To search this page, press Ctrl+F on desktop/laptop computers or use the “Find in Page” functionality on most smartphones. (The following list is not comprehensive but provides a good snapshot of possible OWU experts and topics.)


Experts

Academic Affairs

  • Karlyn Crowley – higher education; women's leadership development in higher education; liberal arts education and liberal arts colleges; humanities in higher education; diversity, equity, and inclusion work in higher education; women's and gender studies. Crowley is OWU's provost.
  • Brian Rellinger – technology, technology use in higher education, cutting edge technology, learning management systems, ERP systems, networking, staff development, leadership, drones. Rellinger is OWU's associate provost for academic support and chief information officer.

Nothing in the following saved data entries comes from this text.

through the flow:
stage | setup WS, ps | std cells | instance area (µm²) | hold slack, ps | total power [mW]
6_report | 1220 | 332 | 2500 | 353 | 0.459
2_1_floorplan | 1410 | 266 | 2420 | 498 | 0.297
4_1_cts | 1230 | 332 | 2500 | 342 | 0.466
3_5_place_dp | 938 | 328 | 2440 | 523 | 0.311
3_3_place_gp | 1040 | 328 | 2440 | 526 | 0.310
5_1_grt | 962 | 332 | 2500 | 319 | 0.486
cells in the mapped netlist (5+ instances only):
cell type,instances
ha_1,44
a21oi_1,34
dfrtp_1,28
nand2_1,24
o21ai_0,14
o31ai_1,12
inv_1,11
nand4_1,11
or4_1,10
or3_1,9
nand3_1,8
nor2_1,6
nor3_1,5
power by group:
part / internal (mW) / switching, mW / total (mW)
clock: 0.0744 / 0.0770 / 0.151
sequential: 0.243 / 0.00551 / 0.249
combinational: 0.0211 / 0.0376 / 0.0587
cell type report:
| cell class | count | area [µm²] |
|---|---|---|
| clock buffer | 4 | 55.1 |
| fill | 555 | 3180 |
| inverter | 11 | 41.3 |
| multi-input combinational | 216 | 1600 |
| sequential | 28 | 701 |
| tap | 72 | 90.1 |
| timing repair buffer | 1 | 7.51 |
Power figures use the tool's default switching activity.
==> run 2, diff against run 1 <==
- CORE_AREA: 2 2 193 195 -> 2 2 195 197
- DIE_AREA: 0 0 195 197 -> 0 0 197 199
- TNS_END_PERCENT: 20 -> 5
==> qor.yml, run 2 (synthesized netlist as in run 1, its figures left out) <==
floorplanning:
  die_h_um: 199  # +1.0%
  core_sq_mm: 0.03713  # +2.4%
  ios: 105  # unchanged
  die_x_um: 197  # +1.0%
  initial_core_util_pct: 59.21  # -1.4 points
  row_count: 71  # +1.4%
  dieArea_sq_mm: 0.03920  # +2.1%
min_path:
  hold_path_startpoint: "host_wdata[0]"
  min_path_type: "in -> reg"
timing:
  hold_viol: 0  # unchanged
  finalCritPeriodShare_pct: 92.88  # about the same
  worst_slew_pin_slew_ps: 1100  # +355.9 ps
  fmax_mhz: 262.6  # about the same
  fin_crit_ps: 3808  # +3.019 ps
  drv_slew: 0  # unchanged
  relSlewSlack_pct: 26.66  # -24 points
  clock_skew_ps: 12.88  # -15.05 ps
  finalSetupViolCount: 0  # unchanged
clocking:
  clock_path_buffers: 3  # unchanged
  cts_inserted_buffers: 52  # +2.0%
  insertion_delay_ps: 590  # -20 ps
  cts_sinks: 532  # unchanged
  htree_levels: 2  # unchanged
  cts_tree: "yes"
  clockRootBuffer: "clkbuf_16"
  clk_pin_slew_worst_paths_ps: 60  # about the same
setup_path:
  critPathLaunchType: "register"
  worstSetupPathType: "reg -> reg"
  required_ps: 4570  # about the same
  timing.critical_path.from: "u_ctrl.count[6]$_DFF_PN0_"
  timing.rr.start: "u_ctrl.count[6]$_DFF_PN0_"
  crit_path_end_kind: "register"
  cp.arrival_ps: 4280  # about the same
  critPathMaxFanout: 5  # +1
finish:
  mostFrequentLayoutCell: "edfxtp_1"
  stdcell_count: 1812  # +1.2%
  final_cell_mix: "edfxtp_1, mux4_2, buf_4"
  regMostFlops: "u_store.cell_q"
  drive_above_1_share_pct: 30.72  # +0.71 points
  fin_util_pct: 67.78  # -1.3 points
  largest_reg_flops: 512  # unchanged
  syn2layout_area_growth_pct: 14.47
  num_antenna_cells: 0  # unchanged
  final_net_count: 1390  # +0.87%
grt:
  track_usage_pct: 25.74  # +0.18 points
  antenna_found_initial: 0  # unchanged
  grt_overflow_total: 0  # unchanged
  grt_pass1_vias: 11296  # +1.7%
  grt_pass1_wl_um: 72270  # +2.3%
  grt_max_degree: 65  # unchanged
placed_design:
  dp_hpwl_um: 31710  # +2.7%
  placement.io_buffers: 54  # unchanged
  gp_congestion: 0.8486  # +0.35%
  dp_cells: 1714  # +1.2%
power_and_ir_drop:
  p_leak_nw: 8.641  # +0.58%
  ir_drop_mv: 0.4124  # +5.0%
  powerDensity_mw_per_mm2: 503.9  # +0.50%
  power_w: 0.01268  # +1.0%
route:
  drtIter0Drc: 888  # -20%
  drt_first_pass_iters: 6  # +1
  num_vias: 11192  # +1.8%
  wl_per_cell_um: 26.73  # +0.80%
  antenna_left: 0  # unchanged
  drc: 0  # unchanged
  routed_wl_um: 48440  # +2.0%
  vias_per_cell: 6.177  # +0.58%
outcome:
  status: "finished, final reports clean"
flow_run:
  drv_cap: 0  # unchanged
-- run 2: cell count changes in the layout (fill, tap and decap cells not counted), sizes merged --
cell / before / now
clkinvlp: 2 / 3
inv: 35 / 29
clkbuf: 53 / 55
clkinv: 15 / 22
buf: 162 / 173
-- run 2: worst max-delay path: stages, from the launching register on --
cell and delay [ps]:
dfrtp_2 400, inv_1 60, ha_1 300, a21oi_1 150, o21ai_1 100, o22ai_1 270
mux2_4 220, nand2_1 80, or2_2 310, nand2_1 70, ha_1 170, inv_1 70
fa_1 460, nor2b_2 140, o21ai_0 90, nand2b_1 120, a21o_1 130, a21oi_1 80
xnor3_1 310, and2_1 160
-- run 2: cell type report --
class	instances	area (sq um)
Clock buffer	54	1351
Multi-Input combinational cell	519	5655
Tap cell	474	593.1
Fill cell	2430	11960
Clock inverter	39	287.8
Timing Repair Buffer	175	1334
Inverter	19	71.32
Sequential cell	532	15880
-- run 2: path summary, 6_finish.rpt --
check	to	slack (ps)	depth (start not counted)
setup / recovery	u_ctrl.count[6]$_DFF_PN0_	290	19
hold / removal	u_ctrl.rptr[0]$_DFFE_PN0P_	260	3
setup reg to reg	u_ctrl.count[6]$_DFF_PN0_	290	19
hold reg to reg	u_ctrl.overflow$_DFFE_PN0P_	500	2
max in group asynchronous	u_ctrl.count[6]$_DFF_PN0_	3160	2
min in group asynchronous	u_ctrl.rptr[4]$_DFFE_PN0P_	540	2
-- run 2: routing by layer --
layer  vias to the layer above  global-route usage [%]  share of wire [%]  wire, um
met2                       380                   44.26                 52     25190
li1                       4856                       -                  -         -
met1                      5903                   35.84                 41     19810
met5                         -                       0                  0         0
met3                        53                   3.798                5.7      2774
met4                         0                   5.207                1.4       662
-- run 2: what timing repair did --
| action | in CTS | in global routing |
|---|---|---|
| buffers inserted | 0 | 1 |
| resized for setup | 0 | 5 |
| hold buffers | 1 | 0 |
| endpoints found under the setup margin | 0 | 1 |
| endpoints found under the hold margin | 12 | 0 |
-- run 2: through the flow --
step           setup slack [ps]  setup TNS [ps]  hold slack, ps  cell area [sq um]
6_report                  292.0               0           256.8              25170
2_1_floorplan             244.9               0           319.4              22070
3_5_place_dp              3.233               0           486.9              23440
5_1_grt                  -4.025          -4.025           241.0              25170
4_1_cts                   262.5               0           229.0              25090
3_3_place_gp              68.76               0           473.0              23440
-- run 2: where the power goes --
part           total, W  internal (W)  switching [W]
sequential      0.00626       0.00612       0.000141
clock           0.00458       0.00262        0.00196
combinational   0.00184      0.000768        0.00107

Africana, Gender, & Identity Studies

Biological Sciences

  • Laurel Anderson – global environmental change, climate change, plant ecology, invasive plants, temperate forest ecology, collaborative science. Anderson is OWU's Morris Professor of Natural Sciences.
  • Eric Gangloff – animal physiology, animal performance, effects of climate change on animals, thermal biology. Gangloff is an assistant professor of Biological Sciences.
  • Danielle Hamill – cell biology, cell division, genetics, animal development. Hamill is a professor of Biological Sciences.
  • Shala Hankison – evolution and speciation, animal behavior with a focus on mating behaviors, Columbus Zoo liaison. Hankison is an associate professor of Biological Sciences.
  • Dustin Reichard – ornithology (birds), animal behavior and communication, evolutionary biology, endocrinology. Reichard is an associate professor of Biological Sciences.

Career Connection

  • Mindy Agin – internships, interviewing strategies, NACE (National Association of Colleges and Employers) workforce competencies, networking, navigating college to career, what students are bringing to the workforce and are seeking from employers. Agin is the assistant director for internships and externships with the OWU Career Connection.
  • Megan Ellis – integration of curricular and co-curricular programs, higher education change management, continuous improvement, career development, entrepreneurship, community and town-gown partnerships. Ellis is the executive director of the OWU Connection.
  • Leigh Mascolino – career counseling, strengths assessment, career confidence, job search. Mascolino is the director of career development with the OWU Career Connection.

Economics & Business

  • Glenn Bryan – marketing, corporate strategy. Bryan is an associate professor of Business Administration.
  • Will Georgic – studying environmental problems likely to worsen with climate change (including flooding and harmful algal blooms), informing more efficient policy decisions. Georgic is an assistant professor of Economics.
  • Robert Gitter – wages, unemployment, migration, Social Security, health care, and income distribution. Gitter is an emeritus professor of Economics.
  • Barbara MacLeod – the Chartered Financial Analyst process, business courses and the liberal arts curriculum, investments, risk management, business of sport, angel investing, supporting entrepreneurs. MacLeod is a professor of Business Administration.
  • Jon Younkman – equity markets and investments. Younkman is an assistant professor of Economics and Business.

Education

  • Sarah Kaka – educator preparation programs in creating effective, long-term educators in all settings; Critical Race Theory; teaching controversial ideas; social studies education. Kaka is an assistant professor of Education.
  • Michele Nobel – educating at-risk and identified youth, peer tutoring, behavior analysis, and educator preparation and accreditation. Nobel is an assistant professor of Education.

English

  • Amy Butcher – essays and creative nonfiction, memoir, travel writing, flash forms. Butcher is the director of Creative Writing.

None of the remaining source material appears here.